▶ **EXERCISE GOAL**: In the data below, find the line that contains "export IMPL_route_vias_total=4668" and the line that contains "export IMPL_grt_use_total_pct=17.1". Copy both, plus every line between them, exactly.

▶ **MATERIAL PROVIDED**:
—————

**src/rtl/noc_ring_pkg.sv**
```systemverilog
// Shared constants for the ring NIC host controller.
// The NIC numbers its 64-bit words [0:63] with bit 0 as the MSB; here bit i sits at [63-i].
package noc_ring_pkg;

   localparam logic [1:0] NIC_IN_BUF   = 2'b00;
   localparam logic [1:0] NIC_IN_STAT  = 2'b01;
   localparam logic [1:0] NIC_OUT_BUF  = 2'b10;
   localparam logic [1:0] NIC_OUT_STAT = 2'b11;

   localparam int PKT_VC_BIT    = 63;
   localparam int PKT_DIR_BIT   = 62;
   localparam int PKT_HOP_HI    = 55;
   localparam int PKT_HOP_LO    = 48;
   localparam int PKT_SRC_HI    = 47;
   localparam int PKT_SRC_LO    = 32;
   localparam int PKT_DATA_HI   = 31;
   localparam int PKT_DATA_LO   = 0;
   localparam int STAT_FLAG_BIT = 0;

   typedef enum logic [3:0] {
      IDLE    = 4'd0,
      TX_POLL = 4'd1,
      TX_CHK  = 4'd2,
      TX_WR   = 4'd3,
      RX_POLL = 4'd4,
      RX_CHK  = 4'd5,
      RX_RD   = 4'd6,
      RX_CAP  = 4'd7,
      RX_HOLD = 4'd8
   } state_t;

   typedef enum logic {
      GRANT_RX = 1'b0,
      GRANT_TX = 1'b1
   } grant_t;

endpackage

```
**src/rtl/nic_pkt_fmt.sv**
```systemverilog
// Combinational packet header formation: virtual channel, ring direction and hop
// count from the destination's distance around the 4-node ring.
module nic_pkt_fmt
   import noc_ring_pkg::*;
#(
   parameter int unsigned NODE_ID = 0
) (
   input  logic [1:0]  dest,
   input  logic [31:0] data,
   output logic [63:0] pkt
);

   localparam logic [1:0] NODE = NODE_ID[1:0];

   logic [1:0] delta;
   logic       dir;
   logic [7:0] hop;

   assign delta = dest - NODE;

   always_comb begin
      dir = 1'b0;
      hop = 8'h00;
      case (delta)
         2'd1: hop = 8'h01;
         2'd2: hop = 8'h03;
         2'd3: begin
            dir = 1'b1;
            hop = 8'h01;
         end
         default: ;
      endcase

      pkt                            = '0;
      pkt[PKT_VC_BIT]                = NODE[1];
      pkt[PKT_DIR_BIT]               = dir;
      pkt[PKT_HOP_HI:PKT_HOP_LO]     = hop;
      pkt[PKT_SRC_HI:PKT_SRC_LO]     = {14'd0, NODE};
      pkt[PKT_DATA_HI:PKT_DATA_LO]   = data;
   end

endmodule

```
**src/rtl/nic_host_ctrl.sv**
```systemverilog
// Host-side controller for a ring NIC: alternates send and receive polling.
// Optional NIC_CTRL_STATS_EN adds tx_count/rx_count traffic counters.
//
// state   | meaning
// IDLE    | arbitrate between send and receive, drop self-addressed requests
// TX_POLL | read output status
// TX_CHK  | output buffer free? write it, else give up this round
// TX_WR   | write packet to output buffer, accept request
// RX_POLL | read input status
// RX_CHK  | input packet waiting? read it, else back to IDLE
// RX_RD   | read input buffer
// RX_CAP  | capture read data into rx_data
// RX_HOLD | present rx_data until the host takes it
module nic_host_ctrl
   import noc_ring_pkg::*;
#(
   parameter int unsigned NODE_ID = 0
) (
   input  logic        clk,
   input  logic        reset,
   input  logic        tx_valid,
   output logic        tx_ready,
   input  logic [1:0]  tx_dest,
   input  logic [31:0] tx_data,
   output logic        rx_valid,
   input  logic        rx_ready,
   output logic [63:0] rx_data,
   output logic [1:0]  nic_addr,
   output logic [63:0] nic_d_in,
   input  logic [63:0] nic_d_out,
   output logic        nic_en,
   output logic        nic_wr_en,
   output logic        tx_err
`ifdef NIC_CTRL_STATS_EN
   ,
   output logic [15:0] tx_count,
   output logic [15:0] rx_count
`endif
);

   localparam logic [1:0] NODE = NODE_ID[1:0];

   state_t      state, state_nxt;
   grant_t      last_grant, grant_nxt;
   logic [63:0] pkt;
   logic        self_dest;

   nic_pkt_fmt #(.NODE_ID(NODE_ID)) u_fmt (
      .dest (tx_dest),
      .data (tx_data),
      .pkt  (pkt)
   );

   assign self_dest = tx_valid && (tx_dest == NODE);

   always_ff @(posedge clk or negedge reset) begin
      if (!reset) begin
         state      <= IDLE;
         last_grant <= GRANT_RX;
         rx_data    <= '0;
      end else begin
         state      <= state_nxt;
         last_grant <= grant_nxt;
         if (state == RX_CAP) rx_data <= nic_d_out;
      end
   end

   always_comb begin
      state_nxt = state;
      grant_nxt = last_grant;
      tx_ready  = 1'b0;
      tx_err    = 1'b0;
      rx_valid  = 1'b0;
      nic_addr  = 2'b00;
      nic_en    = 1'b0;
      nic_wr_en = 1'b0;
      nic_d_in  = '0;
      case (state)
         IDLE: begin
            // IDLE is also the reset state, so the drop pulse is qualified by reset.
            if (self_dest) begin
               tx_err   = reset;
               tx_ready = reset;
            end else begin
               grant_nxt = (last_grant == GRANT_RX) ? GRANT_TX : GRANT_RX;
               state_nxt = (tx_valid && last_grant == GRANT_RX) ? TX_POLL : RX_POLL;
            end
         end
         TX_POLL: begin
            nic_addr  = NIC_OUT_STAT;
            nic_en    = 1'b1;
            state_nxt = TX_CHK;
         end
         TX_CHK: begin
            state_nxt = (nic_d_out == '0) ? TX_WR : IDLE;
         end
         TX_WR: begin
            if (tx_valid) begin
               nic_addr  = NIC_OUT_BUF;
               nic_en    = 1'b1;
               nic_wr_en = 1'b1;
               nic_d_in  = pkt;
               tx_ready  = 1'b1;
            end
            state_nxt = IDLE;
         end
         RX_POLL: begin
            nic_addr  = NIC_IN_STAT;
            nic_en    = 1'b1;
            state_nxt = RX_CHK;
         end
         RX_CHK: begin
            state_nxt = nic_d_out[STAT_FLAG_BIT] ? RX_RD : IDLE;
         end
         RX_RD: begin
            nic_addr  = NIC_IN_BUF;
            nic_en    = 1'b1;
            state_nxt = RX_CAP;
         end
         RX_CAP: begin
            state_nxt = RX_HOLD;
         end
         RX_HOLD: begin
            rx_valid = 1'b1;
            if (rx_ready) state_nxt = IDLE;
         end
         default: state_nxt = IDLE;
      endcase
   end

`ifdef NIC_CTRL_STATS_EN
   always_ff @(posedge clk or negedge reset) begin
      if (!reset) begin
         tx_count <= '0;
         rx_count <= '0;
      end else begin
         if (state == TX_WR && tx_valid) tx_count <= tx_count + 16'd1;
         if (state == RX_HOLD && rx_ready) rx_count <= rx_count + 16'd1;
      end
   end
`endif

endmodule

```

—————

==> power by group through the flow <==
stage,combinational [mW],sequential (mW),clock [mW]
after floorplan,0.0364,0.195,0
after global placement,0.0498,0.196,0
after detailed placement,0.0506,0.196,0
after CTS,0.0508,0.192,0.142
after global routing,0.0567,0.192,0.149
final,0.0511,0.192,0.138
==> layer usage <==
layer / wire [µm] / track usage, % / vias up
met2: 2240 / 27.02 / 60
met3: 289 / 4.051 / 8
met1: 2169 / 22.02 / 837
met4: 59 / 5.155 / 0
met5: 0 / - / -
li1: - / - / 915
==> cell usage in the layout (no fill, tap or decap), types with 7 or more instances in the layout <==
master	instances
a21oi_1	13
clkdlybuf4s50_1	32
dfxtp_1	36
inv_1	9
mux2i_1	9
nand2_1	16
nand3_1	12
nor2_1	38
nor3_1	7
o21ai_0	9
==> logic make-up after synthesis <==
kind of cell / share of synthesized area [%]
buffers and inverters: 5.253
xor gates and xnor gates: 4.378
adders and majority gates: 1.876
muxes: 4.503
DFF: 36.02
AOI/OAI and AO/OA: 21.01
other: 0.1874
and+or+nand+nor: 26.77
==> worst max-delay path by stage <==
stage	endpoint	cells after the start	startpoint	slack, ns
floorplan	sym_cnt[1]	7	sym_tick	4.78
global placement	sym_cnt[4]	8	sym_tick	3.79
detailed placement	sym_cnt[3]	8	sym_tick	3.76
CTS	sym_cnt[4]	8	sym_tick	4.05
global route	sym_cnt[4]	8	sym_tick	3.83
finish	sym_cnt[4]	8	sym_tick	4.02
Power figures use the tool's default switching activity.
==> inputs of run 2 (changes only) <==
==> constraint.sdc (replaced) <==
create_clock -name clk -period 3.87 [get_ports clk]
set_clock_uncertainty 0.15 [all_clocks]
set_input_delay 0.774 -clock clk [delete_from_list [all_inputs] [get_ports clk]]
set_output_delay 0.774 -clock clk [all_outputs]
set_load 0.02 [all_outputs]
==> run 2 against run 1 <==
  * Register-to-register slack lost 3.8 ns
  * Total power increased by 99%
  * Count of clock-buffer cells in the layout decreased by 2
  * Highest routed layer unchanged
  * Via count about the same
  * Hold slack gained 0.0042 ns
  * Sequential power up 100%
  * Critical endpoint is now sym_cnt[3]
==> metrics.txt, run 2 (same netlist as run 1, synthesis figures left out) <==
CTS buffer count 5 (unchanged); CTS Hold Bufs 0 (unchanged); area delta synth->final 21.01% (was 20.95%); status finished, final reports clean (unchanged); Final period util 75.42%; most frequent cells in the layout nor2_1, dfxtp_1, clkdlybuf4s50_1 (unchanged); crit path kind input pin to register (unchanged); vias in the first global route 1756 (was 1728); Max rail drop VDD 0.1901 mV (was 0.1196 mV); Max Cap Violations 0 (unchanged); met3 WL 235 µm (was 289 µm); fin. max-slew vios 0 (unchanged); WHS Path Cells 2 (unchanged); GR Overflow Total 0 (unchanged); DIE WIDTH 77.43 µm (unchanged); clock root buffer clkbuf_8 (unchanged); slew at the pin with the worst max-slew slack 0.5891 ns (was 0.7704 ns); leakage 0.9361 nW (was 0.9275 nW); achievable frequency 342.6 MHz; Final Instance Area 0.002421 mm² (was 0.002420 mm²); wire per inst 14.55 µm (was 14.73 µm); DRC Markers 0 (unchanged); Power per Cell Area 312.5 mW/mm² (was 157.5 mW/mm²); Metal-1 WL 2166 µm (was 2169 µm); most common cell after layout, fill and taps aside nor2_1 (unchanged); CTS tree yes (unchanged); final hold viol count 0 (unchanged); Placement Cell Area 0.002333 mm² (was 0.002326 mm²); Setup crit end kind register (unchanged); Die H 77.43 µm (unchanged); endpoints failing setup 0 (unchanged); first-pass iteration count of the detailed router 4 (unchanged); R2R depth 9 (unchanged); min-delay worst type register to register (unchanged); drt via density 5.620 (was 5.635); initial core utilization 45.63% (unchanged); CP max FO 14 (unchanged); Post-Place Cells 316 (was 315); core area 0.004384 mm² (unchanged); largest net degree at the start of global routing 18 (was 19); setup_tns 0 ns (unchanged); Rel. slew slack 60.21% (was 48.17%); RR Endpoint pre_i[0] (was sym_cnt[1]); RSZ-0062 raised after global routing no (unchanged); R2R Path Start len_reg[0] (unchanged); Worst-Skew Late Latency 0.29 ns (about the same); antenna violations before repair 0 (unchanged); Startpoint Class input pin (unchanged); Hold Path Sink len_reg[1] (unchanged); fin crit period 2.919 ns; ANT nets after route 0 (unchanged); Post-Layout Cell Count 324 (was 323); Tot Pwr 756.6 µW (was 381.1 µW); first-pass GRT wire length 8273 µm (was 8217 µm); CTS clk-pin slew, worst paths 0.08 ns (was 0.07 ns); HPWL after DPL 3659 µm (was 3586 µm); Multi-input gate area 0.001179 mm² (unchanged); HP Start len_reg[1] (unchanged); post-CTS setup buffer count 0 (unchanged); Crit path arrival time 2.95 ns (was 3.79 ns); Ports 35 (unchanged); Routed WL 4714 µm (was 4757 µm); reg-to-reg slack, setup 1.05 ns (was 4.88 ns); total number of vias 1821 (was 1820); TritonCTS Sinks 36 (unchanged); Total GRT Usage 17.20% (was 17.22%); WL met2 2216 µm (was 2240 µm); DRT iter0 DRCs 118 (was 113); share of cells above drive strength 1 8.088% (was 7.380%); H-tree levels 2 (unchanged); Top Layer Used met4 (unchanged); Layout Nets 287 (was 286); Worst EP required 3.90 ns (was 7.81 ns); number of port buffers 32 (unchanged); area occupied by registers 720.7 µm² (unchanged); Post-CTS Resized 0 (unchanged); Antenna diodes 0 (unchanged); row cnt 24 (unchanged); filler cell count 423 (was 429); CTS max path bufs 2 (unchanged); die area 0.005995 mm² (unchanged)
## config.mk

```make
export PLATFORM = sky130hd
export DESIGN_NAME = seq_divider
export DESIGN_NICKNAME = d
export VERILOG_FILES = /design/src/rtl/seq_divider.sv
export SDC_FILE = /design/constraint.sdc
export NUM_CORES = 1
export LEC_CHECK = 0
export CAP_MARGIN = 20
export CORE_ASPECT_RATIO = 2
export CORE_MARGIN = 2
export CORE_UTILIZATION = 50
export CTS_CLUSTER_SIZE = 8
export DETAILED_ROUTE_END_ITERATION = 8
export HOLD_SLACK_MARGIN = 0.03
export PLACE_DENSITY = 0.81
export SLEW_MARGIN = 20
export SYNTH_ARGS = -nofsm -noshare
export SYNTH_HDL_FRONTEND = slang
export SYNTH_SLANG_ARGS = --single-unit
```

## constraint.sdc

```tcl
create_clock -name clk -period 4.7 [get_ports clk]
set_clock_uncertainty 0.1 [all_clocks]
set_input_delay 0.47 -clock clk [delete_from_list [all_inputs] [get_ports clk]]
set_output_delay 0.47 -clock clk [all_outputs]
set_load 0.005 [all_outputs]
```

—————

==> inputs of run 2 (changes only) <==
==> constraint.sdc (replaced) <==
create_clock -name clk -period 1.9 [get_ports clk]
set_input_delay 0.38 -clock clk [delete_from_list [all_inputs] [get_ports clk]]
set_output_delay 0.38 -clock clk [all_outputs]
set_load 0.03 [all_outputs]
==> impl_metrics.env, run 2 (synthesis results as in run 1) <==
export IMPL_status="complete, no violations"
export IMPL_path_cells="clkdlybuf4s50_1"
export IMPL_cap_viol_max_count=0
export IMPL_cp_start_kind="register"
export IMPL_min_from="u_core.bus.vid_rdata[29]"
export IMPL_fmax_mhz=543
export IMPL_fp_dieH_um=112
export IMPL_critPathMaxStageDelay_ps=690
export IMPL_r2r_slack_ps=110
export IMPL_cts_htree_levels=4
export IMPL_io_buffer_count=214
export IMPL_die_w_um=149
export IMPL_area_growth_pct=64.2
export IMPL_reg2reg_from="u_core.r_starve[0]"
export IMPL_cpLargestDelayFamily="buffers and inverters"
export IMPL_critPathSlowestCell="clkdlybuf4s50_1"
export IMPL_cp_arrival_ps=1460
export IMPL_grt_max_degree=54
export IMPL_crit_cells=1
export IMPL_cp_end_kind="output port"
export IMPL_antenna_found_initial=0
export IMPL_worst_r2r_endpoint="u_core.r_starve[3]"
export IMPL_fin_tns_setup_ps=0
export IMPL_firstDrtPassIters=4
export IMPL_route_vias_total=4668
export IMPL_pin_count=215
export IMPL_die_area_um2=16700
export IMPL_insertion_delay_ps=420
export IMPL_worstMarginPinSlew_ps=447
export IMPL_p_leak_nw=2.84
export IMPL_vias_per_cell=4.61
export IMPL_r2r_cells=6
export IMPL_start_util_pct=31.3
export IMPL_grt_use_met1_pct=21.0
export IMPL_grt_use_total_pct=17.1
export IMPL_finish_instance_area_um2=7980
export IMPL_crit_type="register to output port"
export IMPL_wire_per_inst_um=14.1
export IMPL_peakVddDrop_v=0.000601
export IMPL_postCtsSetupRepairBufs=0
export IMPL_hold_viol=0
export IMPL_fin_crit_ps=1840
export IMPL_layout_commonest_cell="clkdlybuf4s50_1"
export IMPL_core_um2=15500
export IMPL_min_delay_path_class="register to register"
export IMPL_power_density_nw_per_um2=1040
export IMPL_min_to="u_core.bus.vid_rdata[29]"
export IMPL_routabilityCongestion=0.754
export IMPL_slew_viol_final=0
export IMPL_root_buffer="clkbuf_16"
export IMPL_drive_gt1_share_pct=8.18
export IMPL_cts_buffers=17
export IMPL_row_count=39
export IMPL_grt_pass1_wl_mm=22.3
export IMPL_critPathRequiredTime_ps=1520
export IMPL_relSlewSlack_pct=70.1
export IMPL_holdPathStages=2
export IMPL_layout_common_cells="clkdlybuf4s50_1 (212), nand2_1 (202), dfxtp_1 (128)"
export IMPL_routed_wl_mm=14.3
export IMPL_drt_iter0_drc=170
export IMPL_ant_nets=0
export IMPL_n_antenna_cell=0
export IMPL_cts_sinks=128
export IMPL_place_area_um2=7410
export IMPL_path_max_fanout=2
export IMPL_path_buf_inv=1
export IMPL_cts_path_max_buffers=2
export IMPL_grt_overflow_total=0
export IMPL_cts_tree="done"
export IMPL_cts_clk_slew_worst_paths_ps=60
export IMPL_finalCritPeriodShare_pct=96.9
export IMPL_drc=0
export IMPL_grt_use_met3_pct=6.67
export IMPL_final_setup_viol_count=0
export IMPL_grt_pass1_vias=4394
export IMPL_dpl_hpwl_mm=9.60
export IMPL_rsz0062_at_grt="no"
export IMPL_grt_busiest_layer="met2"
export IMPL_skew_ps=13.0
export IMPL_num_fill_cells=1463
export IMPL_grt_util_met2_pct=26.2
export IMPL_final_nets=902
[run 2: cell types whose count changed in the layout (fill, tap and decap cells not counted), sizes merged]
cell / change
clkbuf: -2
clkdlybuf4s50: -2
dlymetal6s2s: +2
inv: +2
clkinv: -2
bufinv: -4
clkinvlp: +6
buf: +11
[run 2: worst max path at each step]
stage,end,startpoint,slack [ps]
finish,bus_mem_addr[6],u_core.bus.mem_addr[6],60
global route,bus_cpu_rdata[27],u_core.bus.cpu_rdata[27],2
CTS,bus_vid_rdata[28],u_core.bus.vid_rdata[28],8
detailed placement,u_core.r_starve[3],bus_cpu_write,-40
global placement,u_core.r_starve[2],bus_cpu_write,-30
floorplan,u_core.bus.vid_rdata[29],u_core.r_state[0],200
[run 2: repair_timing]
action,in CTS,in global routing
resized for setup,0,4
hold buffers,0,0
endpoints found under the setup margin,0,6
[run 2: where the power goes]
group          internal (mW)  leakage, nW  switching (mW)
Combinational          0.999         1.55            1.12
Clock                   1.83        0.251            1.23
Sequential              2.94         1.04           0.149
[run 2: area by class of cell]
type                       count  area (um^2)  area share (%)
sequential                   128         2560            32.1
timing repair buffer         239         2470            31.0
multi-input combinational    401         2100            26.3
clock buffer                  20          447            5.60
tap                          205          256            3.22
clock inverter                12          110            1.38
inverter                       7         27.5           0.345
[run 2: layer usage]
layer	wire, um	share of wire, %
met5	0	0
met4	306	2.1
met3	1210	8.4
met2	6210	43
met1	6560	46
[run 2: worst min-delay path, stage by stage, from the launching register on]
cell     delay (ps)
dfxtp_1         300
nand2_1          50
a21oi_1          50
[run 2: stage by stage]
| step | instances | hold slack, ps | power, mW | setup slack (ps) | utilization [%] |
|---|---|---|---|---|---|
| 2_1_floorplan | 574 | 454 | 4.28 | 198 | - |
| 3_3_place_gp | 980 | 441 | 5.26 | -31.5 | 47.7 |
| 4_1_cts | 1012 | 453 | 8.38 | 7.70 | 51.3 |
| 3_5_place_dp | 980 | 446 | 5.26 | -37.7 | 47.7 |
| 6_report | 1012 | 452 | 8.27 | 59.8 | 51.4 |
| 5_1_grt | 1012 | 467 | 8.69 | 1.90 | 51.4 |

—————

▶ **FINISHED TASK**:
export IMPL_route_vias_total=4668
export IMPL_pin_count=215
export IMPL_die_area_um2=16700
export IMPL_insertion_delay_ps=420
export IMPL_worstMarginPinSlew_ps=447
export IMPL_p_leak_nw=2.84
export IMPL_vias_per_cell=4.61
export IMPL_r2r_cells=6
export IMPL_start_util_pct=31.3
export IMPL_grt_use_met1_pct=21.0
export IMPL_grt_use_total_pct=17.1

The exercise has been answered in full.